Ein weiterer zu einem unzulässigen Abgabenverzicht führender Umstand wäre es, wenn im Zeitpunkt des Vertragsschlusses die Höhe der Abgabe noch völlig ungewiss und damit die Angemessenheit von Leistung und Gegenleistung gar nicht feststellbar gewesen wäre. Auch dies war nicht der Fall, da im Zeitpunkt des Vertragsschlusses die Höhe des zu erwartenden Beitrages absehbar war, denn es lag nicht nur bereits seit Jahren eine konkrete Planung vor, zu deren Vollzug u.a. der Grundstückskaufvertrag geschlossen wurde, sondern der Ausbau war sogar schon im Zeitpunkt des Vertragsabschlusses abgeschlossen.

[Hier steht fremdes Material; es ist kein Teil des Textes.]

File: src/rtl/pc_fetch_pkg.sv
// Shared types and constants for the PC/fetch slice.
// Imported by pc_next_sel and pc_fetch_unit.
package pc_fetch_pkg;

  localparam int          XLEN_DEFAULT = 32;
  localparam logic [31:0] NOP_INSTR    = 32'h0000_0013;
  localparam int          PC_INCR      = 4;

  typedef enum logic [2:0] {
    IDLE,
    REQ,
    WAIT_RSP,
    HOLD,
    FAULT
  } fetch_state_e;

endpackage

File: src/rtl/pc_next_sel.sv
// Combinational next-PC selection: JALR beats branch, which beats PC+4.
// Also flags targets that are not word aligned.
module pc_next_sel
  import pc_fetch_pkg::*;
#(
  parameter int XLEN = XLEN_DEFAULT
) (
  input  logic [XLEN-1:0] instr_pc,
  input  logic [XLEN-1:0] branch_offset,
  input  logic [XLEN-1:0] jalr_target,
  input  logic            branch_take,
  input  logic            jalr_take,
  output logic [XLEN-1:0] next_pc,
  output logic            misaligned
);

  // Sums wrap silently modulo 2^XLEN; JALR clears only bit 0, so bit 1 can still fault.
  always_comb begin
    if (jalr_take) begin
      next_pc = {jalr_target[XLEN-1:1], 1'b0};
    end else if (branch_take) begin
      next_pc = instr_pc + branch_offset;
    end else begin
      next_pc = instr_pc + XLEN'(PC_INCR);
    end
  end

  assign misaligned = |next_pc[1:0];

endmodule

File: src/rtl/pc_fetch_unit.sv
// Program counter and instruction fetch: request/response to imem,
// valid/ready handoff to decode, next-PC update on each handoff.
module pc_fetch_unit
  import pc_fetch_pkg::*;
#(
  parameter int              XLEN     = XLEN_DEFAULT,
  parameter logic [XLEN-1:0] RESET_PC = '0
) (
  input  logic            clk,
  input  logic            rst_n,
  output logic            imem_req_valid,
  output logic [XLEN-1:0] imem_req_addr,
  input  logic            imem_req_ready,
  input  logic            imem_rsp_valid,
  input  logic [31:0]     imem_rsp_data,
  output logic            instr_valid,
  output logic [31:0]     instr,
  output logic [XLEN-1:0] instr_pc,
  input  logic            instr_ready,
  input  logic            branch_take,
  input  logic [XLEN-1:0] branch_offset,
  input  logic            jalr_take,
  input  logic [XLEN-1:0] jalr_target,
  output logic            fetch_fault
);

  fetch_state_e    state, state_nxt;
  logic [XLEN-1:0] pc;
  logic [XLEN-1:0] next_pc;
  logic            misaligned;
  logic            handoff;

  assign handoff = (state == HOLD) && instr_ready;

  pc_next_sel #(.XLEN(XLEN)) u_next_sel (
    .instr_pc      (instr_pc),
    .branch_offset (branch_offset),
    .jalr_target   (jalr_target),
    .branch_take   (branch_take),
    .jalr_take     (jalr_take),
    .next_pc       (next_pc),
    .misaligned    (misaligned)
  );

  always_ff @(posedge clk or negedge rst_n) begin
    if (!rst_n) begin
      state <= IDLE;
    end else begin
      state <= state_nxt;
    end
  end

  always_comb begin
    state_nxt = state;
    case (state)
      IDLE:     state_nxt = REQ;
      REQ:      if (imem_req_ready) state_nxt = WAIT_RSP;
      WAIT_RSP: if (imem_rsp_valid) state_nxt = HOLD;
      HOLD:     if (handoff) state_nxt = misaligned ? FAULT : REQ;
      FAULT:    state_nxt = FAULT;
      default:  state_nxt = IDLE;
    endcase
  end

  always_comb begin
    imem_req_valid = (state == REQ);
    instr_valid    = (state == HOLD);
    fetch_fault    = (state == FAULT);
  end

  assign imem_req_addr = pc;

  // pc takes the new target even when it faults, so the bad address stays visible.
  always_ff @(posedge clk or negedge rst_n) begin
    if (!rst_n) begin
      pc       <= RESET_PC;
      instr    <= NOP_INSTR;
      instr_pc <= RESET_PC;
    end else begin
      if ((state == WAIT_RSP) && imem_rsp_valid) begin
        instr    <= imem_rsp_data;
        instr_pc <= pc;
      end
      if (handoff) begin
        pc <= next_pc;
      end
    end
  end

endmodule

File: config.mk
export PLATFORM = sky130hd
export DESIGN_NAME = pc_fetch_unit
export DESIGN_NICKNAME = d
export VERILOG_FILES = /design/src/rtl/pc_fetch_pkg.sv /design/src/rtl/pc_next_sel.sv /design/src/rtl/pc_fetch_unit.sv
export SDC_FILE = /design/constraint.sdc
export NUM_CORES = 1
export LEC_CHECK = 0
export BUFFER_PORTS_ARGS = -buffer_cell sky130_fd_sc_hd__buf_2
export CELL_PAD_IN_SITES_DETAIL_PLACEMENT = 1
export CELL_PAD_IN_SITES_GLOBAL_PLACEMENT = 2
export CORE_MARGIN = 3
export CORE_UTILIZATION = 33
export DETAILED_ROUTE_END_ITERATION = 6
export PLACE_DENSITY = 0.93
export RECOVER_POWER = 50
export SETUP_SLACK_MARGIN = 0.02
export SLEW_MARGIN = 20
export SYNTH_ARGS = -nofsm -noshare
export SYNTH_HDL_FRONTEND = slang
export SYNTH_SLANG_ARGS = --single-unit
File: constraint.sdc
create_clock -name clk -period 7.1 [get_ports clk]
set_input_delay 1.065 -clock clk [delete_from_list [all_inputs] [get_ports clk]]
set_output_delay 1.065 -clock clk [all_outputs]
set_load 0.03 [all_outputs]
==> results.md <==
- Unique masters post-synth: 60
- Hold path cells: 1
- Post-CTS Repair Setup Buffers: 0
- Cts hold-fix bufs: 0
- Synth Warn #: 0
- Final Hold Viols: 0
- Global-route wire length before repair: 31.4 mm
- Post-DP HPWL: 15.2 mm
- Initial Util: 33.8%
- Vias in the first global route: 5882
- Final Cycle Share: 54.3%
- Setup Crit Path Kind: in2reg
- Design Area, Final: 7770 um2
- FF-to-FF Start: state[0]
- Worst IR Drop VDD: 0.203 mV
- H-tree depth: 3
- Antenna diodes: 0
- Resize count post-CTS: 0
- Routed vias/inst: 5.35
- Leak: 3.49 nW
- Area grow syn2layout: 22.6%
- Die area: 20900 um2
- Yosys reg bits: 99
- Final Skew: 10.8 ps
- Min-delay src: state[2]
- Clk sinks: 99
- 1st-pass router iterations: 4
- WHS Endpoint: state[1]
- Core area: 18800 um2
- Synth Flop Type: dfrtp_1
- Die X-Extent: 145 um
- Die Y: 145 um
- Final worst-path setup slack: 3240 ps
- Synth top area cells: dfrtp_1 38%, mux2_2 11%, ha_1 6.3%, xnor2_1 5.0%, a21oi_1 4.3%
- Max cap viols: 3
- Starting DRC count in detailed routing: 245
- Post-route insts no fill: 1075
- R2R Setup Slk: 3480 ps
- Final ANT Viol Nets: 0
- Max clock buf depth: 2
- I/O pin count: 202
- Place WS: 3140 ps
- CP Max Fanout: 52
- Status: finished with violations
- Crit end category: flop
- Layout Utilization: 41.4%
- GPL Wtd Cong: 0.785
- Worst-path clk slew: 80 ps
- Root buffer cell: clkbuf_16
- WL final: 20.1 mm
- GRT overflow: 0
- Most numerous cell in the Yosys netlist: dfrtp_1
- Drt drc: 0
- Async SR Flop Fraction: 100%
- CTS buffer count: 9
- CTS tree: done
- Placement Rows: 50
- Initial antenna violation count: 0
- Total power: 3.82 mW
- Placement-stage cell area: 7550 um2
- CP Launch Type: primary input
- Hold Crit Class: reg2reg
- Per-cell routed wire length: 18.7 um
- Critical Path RT: 7390 ps
- Final layout net count: 972
- Slew Viols, Final: 135
- Syn Area/Cell: 9.69 um2
- Seq/Total Area, Yosys: 39.1%
- Period minus WS final: 3860 ps
- EDFF count, synth: 0
- Port bufs: 200
- Failing checks: max-capacitance violations, max-slew violations
- Layout cell share with drive strength beyond 1: 28.5%
- Pwr dens: 492 nW/um2
- Synth area leader: dfrtp_1
- Reg-to-Reg End: imem_req_addr[29]
- Hold WS: 502 ps
- Area fraction of the dominant cell type after synthesis: 37.9%
- Worst-Margin Slew: 3160 ps
- Fillers: 2245
- R2R cell count: 6
- Clk_lat worst skew: 360 ps
- Post-Synthesis Cells: 654
- Largest net degree at the start of global routing: 54
- Crit path arrival time: 4140 ps
- Post-Syn Area: 6340 um2
- Upper clock frequency limit: 259 MHz
- RSZ-0062 raised after global routing: no
- Final setup viols: 0
- Setup TNS: 0 ps
- Via count: 5749
- All-Layer GR Usage: 19.1%
- Top post-synthesis cells by count: 96 x dfrtp_1, 64 x mux2_2, 54 x a21oi_1
- Net Count, Synth: 790
- Max-Slew Margin vs Limit: -111%
- Placed insts: 1059
-- where the power goes --
part	total (mW)	leakage [nW]	internal, mW	switching, mW
Sequential	1.12	1.21	0.837	0.285
Combinational	2.18	2.13	0.797	1.38
Clock	0.520	0.154	0.255	0.265
Total	3.82	3.49	1.89	1.93
-- worst max path at each step --
stage | cells past startpoint | end | startpoint | slack [ps]
2_1_floorplan | 12 | imem_req_addr[28] | branch_offset[0] | 3650
4_1_cts | 13 | imem_req_addr[28] | branch_offset[0] | 3520
6_report | 7 | imem_req_addr[29] | instr_ready | 3240
3_5_place_dp | 13 | imem_req_addr[28] | branch_offset[0] | 3140
3_3_place_gp | 13 | imem_req_addr[28] | branch_offset[0] | 3150
5_1_grt | 4 | imem_req_addr[4] | instr_ready | 2800
-- registers in the layout, summed over array words and instances (netlist names) --
name,count
imem_req_addr,32
instr,32
instr_pc,32
state,3
-- cells in the final DEF, fill, tap and decap left out, types with 27 or more instances in the layout --
cell type,instances
buf_2,136
dfrtp_1,96
clkbuf_1,65
mux2_2,64
a21oi_1,54
nand2_1,53
nor2_1,42
xnor2_1,36
ha_1,32
o21ai_1,27
-- routing by layer --
layer,track usage (%),share of wire (%),vias to the layer above
met5,0,0,-
met4,5.35,1.3,0
met3,2.88,4.6,18
met2,32.5,48,153
met1,25.3,46,2820
li1,-,-,2758
-- logic make-up (layout without fill, tap and decap cells) --
| family | after synthesis | after routing | synth area share (%) |
|---|---|---|---|
| buffers and inverters | 45 | 232 | 2.78 |
| adder cells (fa/ha/maj) | 33 | 33 | 6.63 |
| flip-flops | 99 | 99 | 39.1 |
| multiplexers | 70 | 70 | 12.3 |
| XOR/XNOR | 54 | 54 | 7.46 |
| AO/OA/AOI/OAI | 179 | 179 | 18.5 |
| AND/OR/NAND/NOR | 174 | 174 | 13.2 |
-- critical path: stages --
cell,delay [ps]
clkbuf_1,110
nand2_1,90
or2_0,2280
nand2_1,180
o211ai_1,230
a31oi_1,70
o21ai_1,110
-- area by class of cell --
class / instances / area [um2] / share of cell area (%)
multi-input combinational: 510 / 3680 / 47.4
tap: 234 / 293 / 3.77
timing repair buffer: 206 / 962 / 12.4
sequential: 99 / 2480 / 31.9
clock buffer: 9 / 225 / 2.90
clock inverter: 7 / 93.8 / 1.21
inverter: 10 / 37.5 / 0.483
(Power assumes the default switching activity.)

Schließlich steht der Beitragsanrechnung auch nicht die vom erkennenden Gericht in seinen älteren Entscheidungen geforderte Voraussetzung entgegen, dass nur dann ein Gebührenverzicht wegen äquivalenter Gegenleistung zulässig sei, wenn die Leistung dem Gebührenhaushalt zugute komme.

Vgl. OVG NRW, Urteil vom 22.11.1971 - II A 38/70 -, OVGE 27, 147 (151).

Damit soll allein ausgeschlossen werden, dass die übrigen Abgabenpflichtigen nicht für den Ausfall des Verzichtsbegünstigten einstehen müssen. Eine solche Gefahr besteht beim vorliegenden Straßenbaubeitrag nicht, da in der Beitragsberechnung die Grundstücke der Klägerin voll zu berücksichtigen sind, sodass der Ausfall allein zu Lasten der Gemeinde geht.